Lo que no es tan fácil de quitarme es la seguridad de que una mujer que no soporta a un hijo no es, de alguna manera, una verdadera mujer. Estoy segura de mi decisión pero profundamente decepcionada que una mujer lo ejerza como para calumniarse entre ellas. No tengo derecho a decir qué es lo que una mujer debe enseñarle a su hija, pero espero, desde el fondo de mi corazón, que algunas de estas lecciones sean acerca de la libertad personal, la belleza, de la diferencia y la posibilidad de que una persona pueda estar contenta y completa por sí misma.
Y no estoy sola. En el mundo que me he creado, tengo una carrera que adoro y amigos que llenan mi cabeza, corazón y horas del día.
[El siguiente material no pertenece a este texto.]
This design comes from an exercise in tuning for small area, a short achievable clock period and few clock cycles on the open sky130 flow, not from production work.
In this exercise RTL edits were held to simulation tests only and were not proved equivalent to the original.
No activity file was given, so power comes from the tool's default toggle rates.

### flow/design.v
`timescale 1ns/100ps
`default_nettype none
module pr_fifo #(
	parameter int WIDTH = 64,
	parameter int LOG_DEPTH = 4
) (
	input wire clk,
	input wire rst,
	input wire push,
	input wire [WIDTH-1:0] din,
	output logic full,
	input wire pop,
	output logic [WIDTH-1:0] dout,
	output logic empty
);
	logic [WIDTH-1:0] mem [0:2**LOG_DEPTH-1];
	logic [LOG_DEPTH-1:0] wr_ptr;
	logic [LOG_DEPTH-1:0] rd_ptr;
	logic [LOG_DEPTH:0] count;
	logic do_push;
	logic do_pop;
	assign full = count[LOG_DEPTH];
	assign empty = (count == '0);
	assign do_push = push && !full;
	assign do_pop = pop && !empty;
	assign dout = mem[rd_ptr];
	always_ff @(posedge clk) begin
		if (rst) begin
			wr_ptr <= '0;
			rd_ptr <= '0;
			count <= '0;
		end else begin
			if (do_push)
				wr_ptr <= wr_ptr + 1'b1;
			if (do_pop)
				rd_ptr <= rd_ptr + 1'b1;
			count <= count + (LOG_DEPTH+1)'(do_push) - (LOG_DEPTH+1)'(do_pop);
		end
	end
	always_ff @(posedge clk) begin
		if (do_push)
			mem[wr_ptr] <= din;
	end
endmodule
`default_nettype wire
`timescale 1ns/100ps
`default_nettype none
module pr_divider (
	input wire clk,
	input wire rst,
	input wire start,
	input wire [63:0] dividend,
	input wire [31:0] divisor,
	output logic busy,
	output logic done,
	output logic [63:0] quotient
);
	logic [31:0] rem;
	logic [31:0] div_r;
	logic [5:0] steps_left;
	logic [31:0] src_rem;
	logic [31:0] src_div;
	logic [63:0] src_q;
	logic [32:0] shifted;
	logic ge;
	logic [31:0] rem_next;
	always_comb begin
		src_rem = start ? 32'd0 : rem;
		src_q = start ? dividend : quotient;
		src_div = start ? divisor : div_r;
		shifted = {src_rem, src_q[63]};
		ge = (shifted >= {1'b0, src_div});
		rem_next = ge ? 32'(shifted - {1'b0, src_div}) : shifted[31:0];
	end
	always_ff @(posedge clk) begin
		if (rst) begin
			busy <= 1'b0;
			done <= 1'b0;
			steps_left <= '0;
		end else begin
			done <= 1'b0;
			if (start) begin
				busy <= 1'b1;
				steps_left <= 6'd63;
			end else if (busy) begin
				steps_left <= steps_left - 1'b1;
				if (steps_left == 6'd1) begin
					busy <= 1'b0;
					done <= 1'b1;
				end
			end
		end
	end
	always_ff @(posedge clk) begin
		if (start || busy) begin
			rem <= rem_next;
			quotient <= {src_q[62:0], ge};
		end
		if (start)
			div_r <= divisor;
	end
endmodule
`default_nettype wire
`timescale 1ns/100ps
`default_nettype none
module pr_control (
	input wire clk,
	input wire rst,
	input wire softreg_req_valid,
	input wire softreg_req_is_write,
	input wire [31:0] softreg_req_addr,
	input wire [63:0] softreg_req_data,
	output logic softreg_resp_valid,
	output logic [63:0] softreg_resp_data,
	output logic rnd_start,
	output logic rnd_first_round,
	output logic [31:0] rnd_n_vertices,
	output logic [31:0] rnd_n_edges,
	output logic [63:0] rnd_vert_base,
	output logic [63:0] rnd_edge_base,
	output logic [63:0] rnd_rd_base,
	output logic [63:0] rnd_wr_base,
	input wire rnd_round_done
);
	localparam logic [2:0] IDLE = 3'd0;
	localparam logic [2:0] INIT = 3'd1;
	localparam logic [2:0] RUN = 3'd2;
	localparam logic [2:0] SWAP = 3'd3;
	localparam logic [2:0] DONE = 3'd4;
	logic [2:0] state;
	logic [31:0] total_rounds;
	logic [31:0] done_rounds;
	logic reg_wr;
	logic start_wr;
	assign reg_wr = softreg_req_valid && softreg_req_is_write;
	assign start_wr = reg_wr && (softreg_req_addr == 32'h38);
	assign rnd_first_round = (state == INIT);
	always_ff @(posedge clk) begin
		if (reg_wr) begin
			case (softreg_req_addr)
				32'h00: rnd_n_vertices <= softreg_req_data[31:0];
				32'h08: rnd_n_edges <= softreg_req_data[31:0];
				32'h10: rnd_vert_base <= softreg_req_data;
				32'h18: rnd_edge_base <= softreg_req_data;
				32'h20: rnd_rd_base <= softreg_req_data;
				32'h28: rnd_wr_base <= softreg_req_data;
				32'h30: total_rounds <= softreg_req_data[31:0];
				default: ;
			endcase
		end
		if (state == SWAP) begin
			rnd_rd_base <= rnd_wr_base;
			rnd_wr_base <= rnd_rd_base;
		end
	end
	always_ff @(posedge clk) begin
		if (rst) begin
			state <= IDLE;
			rnd_start <= 1'b0;
			done_rounds <= '0;
		end else begin
			rnd_start <= 1'b0;
			case (state)
				IDLE, DONE: begin
					if (start_wr) begin
						state <= INIT;
						rnd_start <= 1'b1;
						done_rounds <= '0;
					end
				end
				INIT, RUN: begin
					if (rnd_round_done)
						state <= SWAP;
				end
				SWAP: begin
					done_rounds <= done_rounds + 1'b1;
					if (done_rounds + 1'b1 >= total_rounds) begin
						state <= DONE;
					end else begin
						state <= RUN;
						rnd_start <= 1'b1;
					end
				end
				default: state <= IDLE;
			endcase
		end
	end
	always_ff @(posedge clk) begin
		if (rst)
			softreg_resp_valid <= 1'b0;
		else
			softreg_resp_valid <= softreg_req_valid && !softreg_req_is_write;
	end
	always_ff @(posedge clk) begin
		if (softreg_req_valid && !softreg_req_is_write) begin
			case (softreg_req_addr)
				32'h00: softreg_resp_data <= {32'd0, rnd_n_vertices};
				32'h08: softreg_resp_data <= {32'd0, rnd_n_edges};
				32'h10: softreg_resp_data <= rnd_vert_base;
				32'h18: softreg_resp_data <= rnd_edge_base;
				32'h20: softreg_resp_data <= rnd_rd_base;
				32'h28: softreg_resp_data <= rnd_wr_base;
				32'h30: softreg_resp_data <= {32'd0, total_rounds};
				32'h40: softreg_resp_data <= {61'd0, state};
				32'h48: softreg_resp_data <= {32'd0, done_rounds};
				default: softreg_resp_data <= '0;
			endcase
		end
	end
endmodule
`default_nettype wire
`timescale 1ns/100ps
`default_nettype none
module pr_mem_reader (
	input wire clk,
	input wire rst,
	output logic [63:0] m_araddr,
	output logic [2:0] m_arprot,
	output logic m_arvalid,
	input wire m_arready,
	input wire [63:0] m_rdata,
	input wire [1:0] m_rresp,
	input wire m_rvalid,
	output logic m_rready,
	input wire rnd_start,
	input wire rnd_first_round,
	input wire [31:0] rnd_n_vertices,
	input wire [31:0] rnd_n_edges,
	input wire [63:0] rnd_vert_base,
	input wire [63:0] rnd_edge_base,
	input wire [63:0] rnd_rd_base,
	output logic vert_valid,
	input wire vert_ready,
	output logic [63:0] vert_data,
	output logic score_valid,
	input wire score_ready,
	output logic [63:0] score_data
);
	localparam logic [1:0] TAG_VERT = 2'd0;
	localparam logic [1:0] TAG_EDGE = 2'd1;
	localparam logic [1:0] TAG_SCORE = 2'd2;
	logic [31:0] vert_left;
	logic [31:0] edge_left;
	logic [63:0] vert_addr;
	logic [63:0] edge_addr;
	logic rd_busy;
	logic [1:0] tag;
	logic can_issue;
	logic issue_score;
	logic issue_edge;
	logic issue_vert;
	logic vert_full;
	logic vert_empty;
	logic [63:0] vert_q;
	logic edge_full;
	logic edge_empty;
	logic [63:0] edge_head;
	logic score_full;
	logic score_empty;
	assign m_arprot = 3'b000;
	assign m_rready = 1'b1;
	assign can_issue = !rd_busy && !rnd_start;
	assign issue_score = can_issue && !edge_empty && !score_full;
	assign issue_edge = can_issue && !issue_score && (edge_left != '0) && !edge_full;
	assign issue_vert = can_issue && !issue_score && !issue_edge
		&& (vert_left != '0) && !vert_full;
	always_ff @(posedge clk) begin
		if (rst) begin
			m_arvalid <= 1'b0;
			rd_busy <= 1'b0;
			vert_left <= '0;
			edge_left <= '0;
		end else begin
			if (rnd_start) begin
				vert_left <= rnd_n_vertices;
				edge_left <= rnd_first_round ? '0 : rnd_n_edges;
			end
			if (m_arvalid && m_arready)
				m_arvalid <= 1'b0;
			if (m_rvalid)
				rd_busy <= 1'b0;
			if (issue_score || issue_edge || issue_vert) begin
				m_arvalid <= 1'b1;
				rd_busy <= 1'b1;
			end
			if (issue_edge)
				edge_left <= edge_left - 1'b1;
			if (issue_vert)
				vert_left <= vert_left - 1'b1;
		end
	end
	always_ff @(posedge clk) begin
		if (rnd_start) begin
			vert_addr <= rnd_vert_base;
			edge_addr <= rnd_edge_base;
		end
		if (issue_score) begin
			m_araddr <= rnd_rd_base + {edge_head[60:0], 3'b000};
			tag <= TAG_SCORE;
		end else if (issue_edge) begin
			m_araddr <= edge_addr;
			edge_addr <= edge_addr + 8;
			tag <= TAG_EDGE;
		end else if (issue_vert) begin
			m_araddr <= vert_addr;
			vert_addr <= vert_addr + 8;
			tag <= TAG_VERT;
		end
	end
	pr_fifo #(
		.WIDTH(64),
		.LOG_DEPTH(4)
	) u_vert_fifo (
		.clk(clk),
		.rst(rst),
		.push(m_rvalid && (tag == TAG_VERT)),
		.din(m_rdata),
		.full(vert_full),
		.pop(vert_valid && vert_ready),
		.dout(vert_q),
		.empty(vert_empty)
	);
	pr_fifo #(
		.WIDTH(64),
		.LOG_DEPTH(4)
	) u_edge_fifo (
		.clk(clk),
		.rst(rst),
		.push(m_rvalid && (tag == TAG_EDGE)),
		.din(m_rdata),
		.full(edge_full),
		.pop(issue_score),
		.dout(edge_head),
		.empty(edge_empty)
	);
	pr_fifo #(
		.WIDTH(64),
		.LOG_DEPTH(4)
	) u_score_fifo (
		.clk(clk),
		.rst(rst),
		.push(m_rvalid && (tag == TAG_SCORE)),
		.din(m_rdata),
		.full(score_full),
		.pop(score_valid && score_ready),
		.dout(score_data),
		.empty(score_empty)
	);
	assign vert_valid = !vert_empty;
	assign vert_data = vert_q;
	assign score_valid = !score_empty;
endmodule
`default_nettype wire
`timescale 1ns/100ps
`default_nettype none
module pr_vertex_engine (
	input wire clk,
	input wire rst,
	input wire rnd_start,
	input wire rnd_first_round,
	input wire [31:0] rnd_n_vertices,
	input wire vert_valid,
	output logic vert_ready,
	input wire [63:0] vert_data,
	input wire score_valid,
	output logic score_ready,
	input wire [63:0] score_data,
	output logic res_valid,
	input wire res_ready,
	output logic [63:0] res_data
);
	localparam logic [1:0] E_INIT = 2'd0;
	localparam logic [1:0] E_VERT = 2'd1;
	localparam logic [1:0] E_SUM = 2'd2;
	localparam logic [1:0] E_ISSUE = 2'd3;
	logic [1:0] state;
	logic [31:0] vert_left;
	logic [31:0] deg_left;
	logic [31:0] out_deg;
	logic [63:0] sum;
	logic [63:0] init_val;
	logic div_start;
	logic [63:0] div_dividend;
	logic [31:0] div_divisor;
	logic div_busy;
	logic div_done;
	logic [63:0] div_quot;
	assign vert_ready = (state == E_VERT) && (vert_left != '0);
	assign score_ready = (state == E_SUM) && (deg_left != '0) && !rnd_first_round;
	always_ff @(posedge clk) begin
		if (rst) begin
			state <= E_VERT;
			vert_left <= '0;
			div_start <= 1'b0;
			res_valid <= 1'b0;
		end else begin
			div_start <= 1'b0;
			if (rnd_start) begin
				vert_left <= rnd_n_vertices;
				if (rnd_first_round) begin
					state <= E_INIT;
					div_start <= 1'b1;
					div_dividend <= 64'd1 << 16;
					div_divisor <= rnd_n_vertices;
				end else begin
					state <= E_VERT;
				end
			end else begin
				case (state)
					E_INIT: begin
						if (div_done) begin
							init_val <= div_quot;
							state <= E_VERT;
						end
					end
					E_VERT: begin
						if (vert_ready && vert_valid) begin
							vert_left <= vert_left - 1'b1;
							deg_left <= vert_data[63:32];
							out_deg <= vert_data[31:0];
							sum <= '0;
							state <= E_SUM;
						end
					end
					E_SUM: begin
						if (deg_left == '0) begin
							if (!div_busy) begin
								state <= E_ISSUE;
								if (out_deg == '0) begin
									res_data <= sum;
									res_valid <= 1'b1;
								end else begin
									div_start <= 1'b1;
									div_dividend <= sum;
									div_divisor <= out_deg;
								end
							end
						end else if (rnd_first_round) begin
							sum <= sum + init_val;
							deg_left <= deg_left - 1'b1;
						end else if (score_valid) begin
							sum <= sum + score_data;
							deg_left <= deg_left - 1'b1;
						end
					end
					E_ISSUE: begin
						if (div_done) begin
							res_data <= div_quot;
							res_valid <= 1'b1;
						end
						if (res_valid && res_ready) begin
							res_valid <= 1'b0;
							state <= E_VERT;
						end
					end
					default: state <= E_VERT;
				endcase
			end
		end
	end
	pr_divider u_divider (
		.clk(clk),
		.rst(rst),
		.start(div_start),
		.dividend(div_dividend),
		.divisor(div_divisor),
		.busy(div_busy),
		.done(div_done),
		.quotient(div_quot)
	);
endmodule
`default_nettype wire
`timescale 1ns/100ps
`default_nettype none
module pr_writeback (
	input wire clk,
	input wire rst,
	output logic [63:0] m_awaddr,
	output logic [2:0] m_awprot,
	output logic m_awvalid,
	input wire m_awready,
	output logic [63:0] m_wdata,
	output logic [7:0] m_wstrb,
	output logic m_wvalid,
	input wire m_wready,
	input wire [1:0] m_bresp,
	input wire m_bvalid,
	output logic m_bready,
	input wire rnd_start,
	input wire [31:0] rnd_n_vertices,
	input wire [63:0] rnd_wr_base,
	output logic rnd_round_done,
	input wire res_valid,
	output logic res_ready,
	input wire [63:0] res_data
);
	logic busy;
	logic [31:0] idx;
	assign m_awprot = 3'b000;
	assign m_wstrb = 8'hff;
	assign m_bready = 1'b1;
	assign res_ready = !busy;
	always_ff @(posedge clk) begin
		if (rst) begin
			busy <= 1'b0;
			m_awvalid <= 1'b0;
			m_wvalid <= 1'b0;
			idx <= '0;
			rnd_round_done <= 1'b0;
		end else begin
			rnd_round_done <= 1'b0;
			if (rnd_start)
				idx <= '0;
			if (m_awvalid && m_awready)
				m_awvalid <= 1'b0;
			if (m_wvalid && m_wready)
				m_wvalid <= 1'b0;
			if (res_valid && res_ready) begin
				busy <= 1'b1;
				m_awvalid <= 1'b1;
				m_wvalid <= 1'b1;
				m_awaddr <= rnd_wr_base + {29'd0, idx, 3'b000};
				m_wdata <= res_data;
			end
			if (m_bvalid) begin
				busy <= 1'b0;
				if (idx == rnd_n_vertices - 1'b1) begin
					idx <= '0;
					rnd_round_done <= 1'b1;
				end else begin
					idx <= idx + 1'b1;
				end
			end
		end
	end
endmodule
`default_nettype wire
`timescale 1ns/100ps
`default_nettype none
module pagerank_top (
	input wire clk,
	input wire rst,
	output logic [63:0] m_araddr,
	output logic [2:0] m_arprot,
	output logic m_arvalid,
	input wire m_arready,
	input wire [63:0] m_rdata,
	input wire [1:0] m_rresp,
	input wire m_rvalid,
	output logic m_rready,
	output logic [63:0] m_awaddr,
	output logic [2:0] m_awprot,
	output logic m_awvalid,
	input wire m_awready,
	output logic [63:0] m_wdata,
	output logic [7:0] m_wstrb,
	output logic m_wvalid,
	input wire m_wready,
	input wire [1:0] m_bresp,
	input wire m_bvalid,
	output logic m_bready,
	input wire softreg_req_valid,
	input wire softreg_req_is_write,
	input wire [31:0] softreg_req_addr,
	input wire [63:0] softreg_req_data,
	output logic softreg_resp_valid,
	output logic [63:0] softreg_resp_data
);
	logic vert_valid;
	logic vert_ready;
	logic [63:0] vert_data;
	logic score_valid;
	logic score_ready;
	logic [63:0] score_data;
	logic res_valid;
	logic res_ready;
	logic [63:0] res_data;
	logic rnd_start;
	logic rnd_first_round;
	logic [31:0] rnd_n_vertices;
	logic [31:0] rnd_n_edges;
	logic [63:0] rnd_vert_base;
	logic [63:0] rnd_edge_base;
	logic [63:0] rnd_rd_base;
	logic [63:0] rnd_wr_base;
	logic rnd_round_done;
	pr_control u_control (
		.clk(clk),
		.rst(rst),
		.softreg_req_valid(softreg_req_valid),
		.softreg_req_is_write(softreg_req_is_write),
		.softreg_req_addr(softreg_req_addr),
		.softreg_req_data(softreg_req_data),
		.softreg_resp_valid(softreg_resp_valid),
		.softreg_resp_data(softreg_resp_data),
		.rnd_start(rnd_start),
		.rnd_first_round(rnd_first_round),
		.rnd_n_vertices(rnd_n_vertices),
		.rnd_n_edges(rnd_n_edges),
		.rnd_vert_base(rnd_vert_base),
		.rnd_edge_base(rnd_edge_base),
		.rnd_rd_base(rnd_rd_base),
		.rnd_wr_base(rnd_wr_base),
		.rnd_round_done(rnd_round_done)
	);
	pr_mem_reader u_mem_reader (
		.clk(clk),
		.rst(rst),
		.m_araddr(m_araddr),
		.m_arprot(m_arprot),
		.m_arvalid(m_arvalid),
		.m_arready(m_arready),
		.m_rdata(m_rdata),
		.m_rresp(m_rresp),
		.m_rvalid(m_rvalid),
		.m_rready(m_rready),
		.rnd_start(rnd_start),
		.rnd_first_round(rnd_first_round),
		.rnd_n_vertices(rnd_n_vertices),
		.rnd_n_edges(rnd_n_edges),
		.rnd_vert_base(rnd_vert_base),
		.rnd_edge_base(rnd_edge_base),
		.rnd_rd_base(rnd_rd_base),
		.vert_valid(vert_valid),
		.vert_ready(vert_ready),
		.vert_data(vert_data),
		.score_valid(score_valid),
		.score_ready(score_ready),
		.score_data(score_data)
	);
	pr_vertex_engine u_vertex_engine (
		.clk(clk),
		.rst(rst),
		.rnd_start(rnd_start),
		.rnd_first_round(rnd_first_round),
		.rnd_n_vertices(rnd_n_vertices),
		.vert_valid(vert_valid),
		.vert_ready(vert_ready),
		.vert_data(vert_data),
		.score_valid(score_valid),
		.score_ready(score_ready),
		.score_data(score_data),
		.res_valid(res_valid),
		.res_ready(res_ready),
		.res_data(res_data)
	);
	pr_writeback u_writeback (
		.clk(clk),
		.rst(rst),
		.m_awaddr(m_awaddr),
		.m_awprot(m_awprot),
		.m_awvalid(m_awvalid),
		.m_awready(m_awready),
		.m_wdata(m_wdata),
		.m_wstrb(m_wstrb),
		.m_wvalid(m_wvalid),
		.m_wready(m_wready),
		.m_bresp(m_bresp),
		.m_bvalid(m_bvalid),
		.m_bready(m_bready),
		.rnd_start(rnd_start),
		.rnd_n_vertices(rnd_n_vertices),
		.rnd_wr_base(rnd_wr_base),
		.rnd_round_done(rnd_round_done),
		.res_valid(res_valid),
		.res_ready(res_ready),
		.res_data(res_data)
	);
endmodule
`default_nettype wire
### flow/run.sh
#!/bin/bash
# synth_recipe.tcl (not shown) runs the flow's synth.tcl, then flattens the netlist and writes it again
# the make line also repeats each setting of config.mk as NAME=value (left out here)
make -C /OpenROAD-flow-scripts/flow DESIGN_CONFIG=/design/flow/config.mk WORK_HOME=/design/flow/orfs CLKGATE_MAP_FILE= SYNTH_SCRIPT=/design/flow/synth_recipe.tcl finish
### flow/config.mk
export PLATFORM = sky130hd
export DESIGN_NAME = pagerank_top
export DESIGN_NICKNAME = pagerank_top
export VERILOG_FILES = /design/flow/design.v
export SDC_FILE = /design/flow/constraint.sdc
export NUM_CORES = 4
export LEC_CHECK = 0
export CAP_MARGIN = 20
export CORE_MARGIN = 2
export CORE_UTILIZATION = 40
export PLACE_DENSITY = 0.6
export SLEW_MARGIN = 20
### flow/constraint.sdc
create_clock -name core_clock -period 7.0 [get_ports {clk}]
set_input_delay 1.4000 -clock core_clock [delete_from_list [all_inputs] [get_ports {clk}]]
set_output_delay 1.4000 -clock core_clock [all_outputs]
set_load 0.01 [all_outputs]
==> results.txt <==
==> path summary, 6_finish.rpt <==
check                                         startpoint                               endpoint  slack (ns)  cells past startpoint
setup / recovery                                    flop  u_vertex_engine.sum[55]$_SDFFCE_PN0P_        0.83                     17
hold / removal    u_vertex_engine.res_data[48]$_DFFE_PP_      u_writeback.m_wdata[48]$_DFFE_PP_        0.41                      0
setup reg to reg                                    flop  u_vertex_engine.sum[55]$_SDFFCE_PN0P_        0.83                     17
hold reg to reg   u_vertex_engine.res_data[48]$_DFFE_PP_      u_writeback.m_wdata[48]$_DFFE_PP_        0.41                      0
==> metrics by stage <==
step,std cells,setup slack [ns],util (%)
after floorplan,11498,-1.762,-
after global placement,17744,0.9406,42.86
after detailed placement,17749,0.8898,42.88
after CTS,18587,0.8569,46.03
after global routing,18595,0.4409,46.04
final,18606,0.8313,46.05
==> power groups by stage <==
stage / sequential, mW / combinational (mW) / clock (mW)
2_1_floorplan: 32.4 / 10.9 / 0
3_3_place_gp: 32.7 / 16.5 / 0
3_5_place_dp: 32.8 / 16.8 / 0
4_1_cts: 32.3 / 16.9 / 24.5
5_1_grt: 32.4 / 18.2 / 25.5
6_report: 32.3 / 16.9 / 24.1
==> flip-flops by register name, indices dropped and copies added, names as in the netlist, 64 cells and up, named ones only <==
signal	count
u_mem_reader.u_score_fifo.mem	1024
u_mem_reader.u_vert_fifo.mem	1024
u_mem_reader.u_edge_fifo.mem	976
u_control.rnd_edge_base	64
u_control.rnd_rd_base	64
u_control.rnd_vert_base	64
u_control.rnd_wr_base	64
u_control.softreg_resp_data	64
u_mem_reader.edge_addr	64
u_mem_reader.m_araddr	64
u_mem_reader.vert_addr	64
u_vertex_engine.div_dividend	64
u_vertex_engine.init_val	64
u_vertex_engine.res_data	64
u_vertex_engine.sum	64
u_vertex_engine.u_divider.quotient	64
u_writeback.m_awaddr	64
u_writeback.m_wdata	64
==> placed cells by master (no fill, tap or decap), types with 62 or more instances in the layout <==
master and instances:
edfxtp_1 4086, nand2_1 970, mux4_2 945, nor2_1 631
clkbuf_16 457, a21oi_1 410, dfxtp_1 376, clkdlybuf4s50_1 363
o21ai_0 357, ha_1 270, inv_1 259, nand3_1 207
xnor2_1 192, nor3_1 168, mux2_2 155, buf_4 151
xor2_1 145, nor2b_1 141, mux2i_1 125, a21o_1 122
a22oi_1 105, clkinv_1 99, nand4_1 96, clkinv_2 94
and3_1 93, clkbuf_1 76, a211oi_1 72, buf_12 69
a31oi_1 65, nor4_1 64, buf_2 62
==> synth_stat cells, drive strengths merged (19+ instances only) <==
| master | n | area share [%] |
|---|---|---|
| edfxtp | 4086 | 65 |
| nand2 | 971 | 1.9 |
| mux4 | 945 | 11 |
| nor2 | 667 | 1.3 |
| clkbuf | 450 | 0.90 |
| a21oi | 410 | 1.1 |
| dfxtp | 390 | 4.2 |
| o21ai | 362 | 0.96 |
| ha | 272 | 1.8 |
| inv | 263 | 0.53 |
| nand3 | 207 | 0.55 |
| xnor2 | 192 | 0.90 |
| nor3 | 188 | 0.51 |
| mux2 | 155 | 0.93 |
| buf | 145 | 0.33 |
| xor2 | 145 | 0.68 |
| nor2b | 142 | 0.47 |
| mux2i | 125 | 0.67 |
| a21o | 122 | 0.49 |
| a22oi | 105 | 0.42 |
| and3 | 96 | 0.32 |
| nand4 | 96 | 0.32 |
| a211oi | 74 | 0.30 |
| nor4 | 70 | 0.24 |
| a31oi | 65 | 0.22 |
| a311oi | 52 | 0.24 |
| or3 | 52 | 0.17 |
| a221o | 45 | 0.24 |
| a221oi | 45 | 0.21 |
| and2 | 43 | 0.14 |
| nand2b | 38 | 0.13 |
| o31ai | 35 | 0.14 |
| a222oi | 32 | 0.17 |
| o211ai | 30 | 0.12 |
| o21bai | 30 | 0.12 |
| o21a | 27 | 0.11 |
| or4 | 26 | 0.11 |
| or2 | 24 | 0.080 |
| a21boi | 21 | 0.084 |
| nor3b | 19 | 0.076 |
==> layer usage <==
layer | up-vias | share of wire [%] | track usage, %
li1 | 46520 | - | -
met1 | 56994 | 42 | 31.74
met2 | 4654 | 47 | 35.40
met3 | 895 | 7.4 | 3.367
met4 | 26 | 3.6 | 7.210
met5 | - | 0.028 | 0
==> layout make-up <==
type	count	share of cell area, %
Multi-Input combinational cell	6163	25.36
Tap cell	6198	3.604
Timing Repair Buffer	650	3.051
Sequential cell	4476	60.67
Antenna cell	17	0.01977
Clock buffer	556	5.594
Clock inverter	282	1.236
Inverter	264	0.4628
==> worst register-to-register path, stage by stage (launching register included) <==
cell	delay [ns]
dfxtp_4	0.56
buf_12	0.23
buf_12	0.33
buf_4	0.70
mux4_2	0.61
mux4_2	0.59
nand2_1	0.19
nand2_1	0.08
ha_1	0.40
a21o_1	0.24
o21bai_1	0.17
a21o_1	0.19
a21oi_1	0.16
o21ai_0	0.22
a2111oi_0	0.70
nor2_1	0.21
a21oi_1	0.23
mux2i_1	0.21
Ellos están en varias etapas de estar en pareja y de soltería, de estar sin niños, y cada una ilumina mi mundo de una manera diferente. Hacen que mi corazón sea más grande, fuerte y mejor.
En mi casa está mi familia: el marido a quien le digo todos los días que es mi persona favorita en la Tierra (me aseguré en nuestra segunda cita de que tampoco quería hijos, de otra manera no hubiera habido una tercera), un conejo y nuestros dos perros. No son nuestros hijos, como lo son para muchas personas, pero son nuestras cargas, y nos alborotamos y los echamos a perder como es debido.
Tengo todo lo que quiero.
Las opiniones recogidas en este texto pertenecen exclusivamente a Kat Kinsman.